The number of lines below holding the string "select" is the only answer wanted.

*** Opening of Records ***

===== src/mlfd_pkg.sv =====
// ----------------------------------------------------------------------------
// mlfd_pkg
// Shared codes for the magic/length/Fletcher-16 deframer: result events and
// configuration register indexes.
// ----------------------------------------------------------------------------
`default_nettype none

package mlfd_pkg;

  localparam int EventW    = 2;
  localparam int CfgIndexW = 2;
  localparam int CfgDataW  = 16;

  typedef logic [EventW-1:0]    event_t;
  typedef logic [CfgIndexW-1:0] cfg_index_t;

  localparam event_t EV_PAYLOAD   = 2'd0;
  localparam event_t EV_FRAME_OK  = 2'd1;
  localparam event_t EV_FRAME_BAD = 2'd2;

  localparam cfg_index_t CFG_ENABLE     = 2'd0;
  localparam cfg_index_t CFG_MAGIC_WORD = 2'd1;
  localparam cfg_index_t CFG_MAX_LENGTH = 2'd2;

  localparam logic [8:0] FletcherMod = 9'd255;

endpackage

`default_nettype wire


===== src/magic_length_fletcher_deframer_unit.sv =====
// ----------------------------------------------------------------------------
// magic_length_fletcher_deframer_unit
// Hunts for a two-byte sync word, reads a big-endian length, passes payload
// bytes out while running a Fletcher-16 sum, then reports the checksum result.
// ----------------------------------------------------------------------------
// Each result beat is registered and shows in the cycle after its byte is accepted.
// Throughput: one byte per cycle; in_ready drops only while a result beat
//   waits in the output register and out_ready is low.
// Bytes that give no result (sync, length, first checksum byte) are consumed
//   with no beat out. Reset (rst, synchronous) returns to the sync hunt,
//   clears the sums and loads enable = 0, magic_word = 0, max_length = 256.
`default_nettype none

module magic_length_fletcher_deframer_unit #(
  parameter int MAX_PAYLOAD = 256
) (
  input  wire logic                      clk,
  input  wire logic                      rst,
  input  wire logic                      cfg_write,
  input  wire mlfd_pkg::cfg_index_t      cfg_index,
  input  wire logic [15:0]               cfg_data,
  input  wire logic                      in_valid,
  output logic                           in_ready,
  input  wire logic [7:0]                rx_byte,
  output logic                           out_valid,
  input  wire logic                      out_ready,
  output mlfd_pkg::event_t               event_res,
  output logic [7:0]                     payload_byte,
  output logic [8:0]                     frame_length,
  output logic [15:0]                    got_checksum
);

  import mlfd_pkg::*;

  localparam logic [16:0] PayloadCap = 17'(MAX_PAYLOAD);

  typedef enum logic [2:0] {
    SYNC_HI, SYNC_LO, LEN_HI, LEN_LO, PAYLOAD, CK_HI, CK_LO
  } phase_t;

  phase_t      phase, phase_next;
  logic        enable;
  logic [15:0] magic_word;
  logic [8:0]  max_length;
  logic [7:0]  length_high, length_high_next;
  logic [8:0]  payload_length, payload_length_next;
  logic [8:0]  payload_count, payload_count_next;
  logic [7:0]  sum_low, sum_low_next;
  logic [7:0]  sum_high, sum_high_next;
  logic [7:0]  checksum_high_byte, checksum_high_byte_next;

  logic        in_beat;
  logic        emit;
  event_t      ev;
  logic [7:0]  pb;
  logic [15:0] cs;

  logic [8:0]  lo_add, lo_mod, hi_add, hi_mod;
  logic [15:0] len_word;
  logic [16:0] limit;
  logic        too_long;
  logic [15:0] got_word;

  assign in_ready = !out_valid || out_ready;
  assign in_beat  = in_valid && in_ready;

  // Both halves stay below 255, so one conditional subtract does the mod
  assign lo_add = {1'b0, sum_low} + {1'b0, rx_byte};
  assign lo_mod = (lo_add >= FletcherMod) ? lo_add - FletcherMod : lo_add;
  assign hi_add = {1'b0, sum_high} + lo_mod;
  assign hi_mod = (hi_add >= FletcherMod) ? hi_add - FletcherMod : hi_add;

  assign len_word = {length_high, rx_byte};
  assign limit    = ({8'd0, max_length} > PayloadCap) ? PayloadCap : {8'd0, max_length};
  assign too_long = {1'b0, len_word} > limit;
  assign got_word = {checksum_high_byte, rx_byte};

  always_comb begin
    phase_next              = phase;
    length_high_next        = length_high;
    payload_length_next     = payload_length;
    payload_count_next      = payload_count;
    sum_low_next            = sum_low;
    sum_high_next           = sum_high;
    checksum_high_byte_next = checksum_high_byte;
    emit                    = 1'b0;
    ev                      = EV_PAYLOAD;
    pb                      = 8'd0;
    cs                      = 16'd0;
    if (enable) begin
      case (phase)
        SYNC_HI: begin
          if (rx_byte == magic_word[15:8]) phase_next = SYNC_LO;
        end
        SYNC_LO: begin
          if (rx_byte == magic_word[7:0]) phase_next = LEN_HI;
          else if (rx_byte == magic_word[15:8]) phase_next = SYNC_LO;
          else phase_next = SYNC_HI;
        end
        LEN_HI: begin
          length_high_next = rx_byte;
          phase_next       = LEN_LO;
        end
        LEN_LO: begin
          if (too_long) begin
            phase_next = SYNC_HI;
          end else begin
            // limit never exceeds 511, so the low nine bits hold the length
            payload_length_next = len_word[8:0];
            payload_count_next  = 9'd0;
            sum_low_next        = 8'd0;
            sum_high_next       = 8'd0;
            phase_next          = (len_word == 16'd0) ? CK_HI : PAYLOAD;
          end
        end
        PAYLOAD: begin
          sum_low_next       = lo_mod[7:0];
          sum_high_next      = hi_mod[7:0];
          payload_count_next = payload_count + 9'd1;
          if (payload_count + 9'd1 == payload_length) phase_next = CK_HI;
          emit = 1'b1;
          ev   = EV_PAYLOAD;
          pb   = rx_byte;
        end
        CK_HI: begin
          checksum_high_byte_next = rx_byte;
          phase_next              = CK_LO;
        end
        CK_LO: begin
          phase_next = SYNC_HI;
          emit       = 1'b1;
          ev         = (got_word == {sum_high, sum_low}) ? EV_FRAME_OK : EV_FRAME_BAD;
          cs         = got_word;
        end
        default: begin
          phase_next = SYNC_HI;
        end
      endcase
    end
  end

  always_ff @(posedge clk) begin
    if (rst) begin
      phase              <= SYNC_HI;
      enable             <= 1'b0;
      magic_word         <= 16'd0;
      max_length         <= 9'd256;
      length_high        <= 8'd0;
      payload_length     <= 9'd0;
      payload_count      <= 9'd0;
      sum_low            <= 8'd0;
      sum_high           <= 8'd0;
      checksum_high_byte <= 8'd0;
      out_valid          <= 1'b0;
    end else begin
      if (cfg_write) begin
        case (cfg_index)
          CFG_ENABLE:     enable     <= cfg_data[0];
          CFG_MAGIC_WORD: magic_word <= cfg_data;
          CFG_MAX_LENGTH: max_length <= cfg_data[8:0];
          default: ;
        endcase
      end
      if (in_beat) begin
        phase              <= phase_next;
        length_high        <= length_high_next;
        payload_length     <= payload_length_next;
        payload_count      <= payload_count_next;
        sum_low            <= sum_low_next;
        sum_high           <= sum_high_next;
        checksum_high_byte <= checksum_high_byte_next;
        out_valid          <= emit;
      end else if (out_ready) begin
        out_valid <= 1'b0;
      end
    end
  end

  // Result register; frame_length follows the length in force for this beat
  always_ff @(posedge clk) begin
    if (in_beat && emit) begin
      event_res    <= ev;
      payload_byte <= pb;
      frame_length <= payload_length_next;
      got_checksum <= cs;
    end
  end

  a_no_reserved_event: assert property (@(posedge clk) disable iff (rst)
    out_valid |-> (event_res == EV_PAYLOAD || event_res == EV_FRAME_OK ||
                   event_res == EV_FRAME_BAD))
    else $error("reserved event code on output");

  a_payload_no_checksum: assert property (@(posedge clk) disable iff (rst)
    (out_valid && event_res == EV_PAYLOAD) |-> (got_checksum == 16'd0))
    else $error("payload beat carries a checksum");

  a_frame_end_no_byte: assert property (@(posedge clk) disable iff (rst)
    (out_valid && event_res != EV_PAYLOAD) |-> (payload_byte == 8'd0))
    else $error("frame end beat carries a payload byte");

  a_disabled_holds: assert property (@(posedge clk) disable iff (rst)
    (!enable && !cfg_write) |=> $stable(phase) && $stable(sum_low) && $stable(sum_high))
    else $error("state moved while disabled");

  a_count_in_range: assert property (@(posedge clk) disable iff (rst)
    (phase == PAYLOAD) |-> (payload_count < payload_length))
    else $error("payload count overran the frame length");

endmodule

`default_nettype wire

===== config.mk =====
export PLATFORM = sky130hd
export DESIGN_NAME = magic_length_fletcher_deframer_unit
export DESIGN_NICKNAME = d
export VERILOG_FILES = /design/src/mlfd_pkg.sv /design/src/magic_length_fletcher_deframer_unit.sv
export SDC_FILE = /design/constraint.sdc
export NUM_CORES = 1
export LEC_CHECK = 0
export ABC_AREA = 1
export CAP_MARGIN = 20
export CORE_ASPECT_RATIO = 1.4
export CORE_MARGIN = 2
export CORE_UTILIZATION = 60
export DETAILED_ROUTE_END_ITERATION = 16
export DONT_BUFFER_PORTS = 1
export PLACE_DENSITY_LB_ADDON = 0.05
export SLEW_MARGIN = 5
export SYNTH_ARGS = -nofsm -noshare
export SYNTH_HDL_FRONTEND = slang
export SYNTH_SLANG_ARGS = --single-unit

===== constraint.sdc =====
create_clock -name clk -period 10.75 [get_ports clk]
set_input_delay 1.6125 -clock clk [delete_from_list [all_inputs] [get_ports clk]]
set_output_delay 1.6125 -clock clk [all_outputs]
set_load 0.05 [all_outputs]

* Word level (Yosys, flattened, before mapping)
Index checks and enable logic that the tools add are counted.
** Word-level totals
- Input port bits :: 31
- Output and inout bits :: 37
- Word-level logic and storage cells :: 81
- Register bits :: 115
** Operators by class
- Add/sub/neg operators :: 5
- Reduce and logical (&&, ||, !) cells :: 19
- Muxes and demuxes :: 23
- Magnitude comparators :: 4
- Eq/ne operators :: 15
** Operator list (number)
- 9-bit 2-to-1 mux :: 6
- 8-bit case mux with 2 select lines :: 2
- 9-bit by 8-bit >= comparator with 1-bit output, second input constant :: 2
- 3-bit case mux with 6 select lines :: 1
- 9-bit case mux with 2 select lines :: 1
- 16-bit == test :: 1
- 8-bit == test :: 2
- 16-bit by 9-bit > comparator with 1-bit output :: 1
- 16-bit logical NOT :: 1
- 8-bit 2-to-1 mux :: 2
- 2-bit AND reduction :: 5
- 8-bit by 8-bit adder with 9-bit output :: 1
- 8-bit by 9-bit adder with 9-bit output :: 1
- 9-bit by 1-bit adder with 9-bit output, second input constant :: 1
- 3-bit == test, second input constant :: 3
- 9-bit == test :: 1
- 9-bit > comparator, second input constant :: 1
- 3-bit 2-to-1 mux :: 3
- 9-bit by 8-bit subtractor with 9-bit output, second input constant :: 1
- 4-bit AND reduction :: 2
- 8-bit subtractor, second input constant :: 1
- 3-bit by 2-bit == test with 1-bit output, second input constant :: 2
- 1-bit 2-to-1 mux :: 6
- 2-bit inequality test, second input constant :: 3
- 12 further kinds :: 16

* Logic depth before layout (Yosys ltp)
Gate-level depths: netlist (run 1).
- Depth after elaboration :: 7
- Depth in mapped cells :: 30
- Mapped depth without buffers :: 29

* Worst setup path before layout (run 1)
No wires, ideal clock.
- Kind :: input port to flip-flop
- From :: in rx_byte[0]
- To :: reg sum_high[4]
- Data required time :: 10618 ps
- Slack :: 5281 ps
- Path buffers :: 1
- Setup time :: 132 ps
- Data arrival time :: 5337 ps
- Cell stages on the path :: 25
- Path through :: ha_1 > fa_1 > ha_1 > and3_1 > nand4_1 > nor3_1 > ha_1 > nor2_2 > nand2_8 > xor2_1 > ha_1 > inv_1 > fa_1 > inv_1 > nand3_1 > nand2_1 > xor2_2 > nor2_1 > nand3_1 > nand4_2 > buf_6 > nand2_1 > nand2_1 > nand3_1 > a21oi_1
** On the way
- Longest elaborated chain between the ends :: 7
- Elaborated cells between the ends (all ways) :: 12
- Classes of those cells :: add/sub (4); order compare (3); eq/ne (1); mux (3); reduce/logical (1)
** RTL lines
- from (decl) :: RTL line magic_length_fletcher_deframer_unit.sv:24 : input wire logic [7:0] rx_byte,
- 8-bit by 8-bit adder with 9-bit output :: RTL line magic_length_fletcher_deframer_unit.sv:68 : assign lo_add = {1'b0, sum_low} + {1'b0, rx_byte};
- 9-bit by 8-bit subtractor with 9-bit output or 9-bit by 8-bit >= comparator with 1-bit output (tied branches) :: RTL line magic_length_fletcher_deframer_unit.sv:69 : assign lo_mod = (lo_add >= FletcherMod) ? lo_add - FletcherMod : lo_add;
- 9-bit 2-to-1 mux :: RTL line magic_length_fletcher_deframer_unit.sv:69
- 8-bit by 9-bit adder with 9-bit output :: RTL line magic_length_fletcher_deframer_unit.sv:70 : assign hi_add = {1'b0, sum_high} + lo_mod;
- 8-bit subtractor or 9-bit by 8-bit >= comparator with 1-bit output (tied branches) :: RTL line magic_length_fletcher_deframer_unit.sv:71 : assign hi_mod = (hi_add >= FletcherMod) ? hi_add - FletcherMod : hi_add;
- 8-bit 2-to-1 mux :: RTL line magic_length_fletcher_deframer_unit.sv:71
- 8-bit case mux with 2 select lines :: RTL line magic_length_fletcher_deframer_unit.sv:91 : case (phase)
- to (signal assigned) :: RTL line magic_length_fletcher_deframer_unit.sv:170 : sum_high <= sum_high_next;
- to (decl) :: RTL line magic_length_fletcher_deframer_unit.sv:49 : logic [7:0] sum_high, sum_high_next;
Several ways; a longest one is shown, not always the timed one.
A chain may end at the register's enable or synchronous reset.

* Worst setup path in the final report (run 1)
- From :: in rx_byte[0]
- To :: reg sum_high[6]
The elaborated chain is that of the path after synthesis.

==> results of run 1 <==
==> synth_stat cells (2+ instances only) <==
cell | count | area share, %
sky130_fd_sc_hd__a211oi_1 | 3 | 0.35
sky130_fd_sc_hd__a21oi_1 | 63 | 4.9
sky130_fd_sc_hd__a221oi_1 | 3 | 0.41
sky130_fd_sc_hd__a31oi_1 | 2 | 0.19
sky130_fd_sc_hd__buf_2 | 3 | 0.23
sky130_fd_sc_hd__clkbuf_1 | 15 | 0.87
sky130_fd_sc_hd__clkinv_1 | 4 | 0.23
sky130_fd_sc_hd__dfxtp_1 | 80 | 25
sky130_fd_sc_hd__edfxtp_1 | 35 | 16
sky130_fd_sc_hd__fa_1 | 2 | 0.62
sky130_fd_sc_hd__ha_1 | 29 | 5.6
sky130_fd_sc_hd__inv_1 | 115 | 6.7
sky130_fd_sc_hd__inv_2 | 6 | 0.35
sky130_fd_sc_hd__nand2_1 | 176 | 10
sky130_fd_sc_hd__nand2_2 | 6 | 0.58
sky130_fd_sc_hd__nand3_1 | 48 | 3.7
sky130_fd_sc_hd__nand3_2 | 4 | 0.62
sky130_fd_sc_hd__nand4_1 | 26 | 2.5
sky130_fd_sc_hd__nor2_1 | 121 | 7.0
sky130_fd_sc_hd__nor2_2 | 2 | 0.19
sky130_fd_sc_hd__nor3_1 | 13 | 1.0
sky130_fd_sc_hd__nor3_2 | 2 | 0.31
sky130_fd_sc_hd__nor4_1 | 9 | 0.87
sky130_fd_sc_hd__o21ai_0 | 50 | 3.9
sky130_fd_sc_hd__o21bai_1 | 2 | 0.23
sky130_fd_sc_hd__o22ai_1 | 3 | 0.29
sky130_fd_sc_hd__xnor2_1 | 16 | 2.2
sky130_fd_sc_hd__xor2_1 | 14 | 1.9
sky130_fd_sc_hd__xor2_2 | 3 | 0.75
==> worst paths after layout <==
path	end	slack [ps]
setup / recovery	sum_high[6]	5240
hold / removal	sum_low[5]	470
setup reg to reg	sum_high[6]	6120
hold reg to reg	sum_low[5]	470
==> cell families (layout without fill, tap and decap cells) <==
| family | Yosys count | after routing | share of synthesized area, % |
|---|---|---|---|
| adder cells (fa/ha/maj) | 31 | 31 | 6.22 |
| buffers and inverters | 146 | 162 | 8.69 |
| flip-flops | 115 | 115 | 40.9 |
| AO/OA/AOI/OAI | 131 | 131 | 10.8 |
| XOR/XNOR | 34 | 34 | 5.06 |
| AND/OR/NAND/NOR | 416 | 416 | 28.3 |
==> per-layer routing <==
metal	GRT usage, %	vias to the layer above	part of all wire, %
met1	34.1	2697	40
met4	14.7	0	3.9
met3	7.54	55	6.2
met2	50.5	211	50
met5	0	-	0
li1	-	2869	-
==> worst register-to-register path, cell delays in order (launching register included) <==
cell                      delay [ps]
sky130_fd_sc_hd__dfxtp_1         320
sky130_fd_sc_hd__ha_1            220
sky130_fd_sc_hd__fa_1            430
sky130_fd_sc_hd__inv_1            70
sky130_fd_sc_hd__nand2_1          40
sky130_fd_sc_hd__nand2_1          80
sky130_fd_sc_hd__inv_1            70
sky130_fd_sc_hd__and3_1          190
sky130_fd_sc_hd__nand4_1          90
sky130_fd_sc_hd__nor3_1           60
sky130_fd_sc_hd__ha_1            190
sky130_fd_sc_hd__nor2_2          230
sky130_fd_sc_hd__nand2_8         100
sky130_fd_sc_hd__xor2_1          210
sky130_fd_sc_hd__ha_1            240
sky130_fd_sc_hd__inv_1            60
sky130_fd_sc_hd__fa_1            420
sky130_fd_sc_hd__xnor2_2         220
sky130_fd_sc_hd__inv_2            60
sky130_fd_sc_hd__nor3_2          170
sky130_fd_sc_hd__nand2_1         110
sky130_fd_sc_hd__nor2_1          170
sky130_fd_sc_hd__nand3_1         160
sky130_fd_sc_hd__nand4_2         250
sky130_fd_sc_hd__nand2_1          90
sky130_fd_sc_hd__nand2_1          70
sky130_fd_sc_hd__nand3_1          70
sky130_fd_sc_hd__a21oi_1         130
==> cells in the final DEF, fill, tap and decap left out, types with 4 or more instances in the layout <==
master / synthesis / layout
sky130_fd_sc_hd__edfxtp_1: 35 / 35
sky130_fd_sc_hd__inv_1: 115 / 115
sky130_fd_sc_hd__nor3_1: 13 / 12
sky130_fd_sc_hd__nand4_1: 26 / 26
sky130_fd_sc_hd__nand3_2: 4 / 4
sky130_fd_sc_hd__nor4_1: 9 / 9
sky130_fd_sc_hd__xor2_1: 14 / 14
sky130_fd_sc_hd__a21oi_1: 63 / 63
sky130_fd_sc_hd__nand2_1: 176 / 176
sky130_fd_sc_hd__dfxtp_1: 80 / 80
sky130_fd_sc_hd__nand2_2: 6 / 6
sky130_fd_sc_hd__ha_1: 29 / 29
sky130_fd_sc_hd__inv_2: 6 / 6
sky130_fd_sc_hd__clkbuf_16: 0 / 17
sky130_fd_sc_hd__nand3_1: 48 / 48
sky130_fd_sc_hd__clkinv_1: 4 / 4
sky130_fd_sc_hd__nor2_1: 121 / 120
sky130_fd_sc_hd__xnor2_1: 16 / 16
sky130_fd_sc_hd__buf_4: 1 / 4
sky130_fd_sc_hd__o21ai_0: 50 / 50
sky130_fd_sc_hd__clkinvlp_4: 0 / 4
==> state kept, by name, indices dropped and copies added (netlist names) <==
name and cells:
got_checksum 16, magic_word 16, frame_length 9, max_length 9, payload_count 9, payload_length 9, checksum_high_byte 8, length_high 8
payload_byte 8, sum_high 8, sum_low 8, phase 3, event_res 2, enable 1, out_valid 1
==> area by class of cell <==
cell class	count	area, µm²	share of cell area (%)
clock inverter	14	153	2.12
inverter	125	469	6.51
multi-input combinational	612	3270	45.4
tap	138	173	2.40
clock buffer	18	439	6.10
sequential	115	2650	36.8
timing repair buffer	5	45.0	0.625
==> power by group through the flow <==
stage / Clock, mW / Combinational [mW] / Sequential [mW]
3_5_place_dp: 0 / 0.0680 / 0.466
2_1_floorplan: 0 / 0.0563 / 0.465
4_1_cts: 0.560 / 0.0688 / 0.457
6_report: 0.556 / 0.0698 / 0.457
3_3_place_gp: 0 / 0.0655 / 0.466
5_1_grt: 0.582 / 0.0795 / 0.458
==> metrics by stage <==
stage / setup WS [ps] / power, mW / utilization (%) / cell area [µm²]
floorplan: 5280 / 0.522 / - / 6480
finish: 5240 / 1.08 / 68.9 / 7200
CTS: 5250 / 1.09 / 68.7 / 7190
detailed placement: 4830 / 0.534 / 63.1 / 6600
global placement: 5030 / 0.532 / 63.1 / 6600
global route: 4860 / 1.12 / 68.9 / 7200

*** Close of Records ***

§ Task output: 4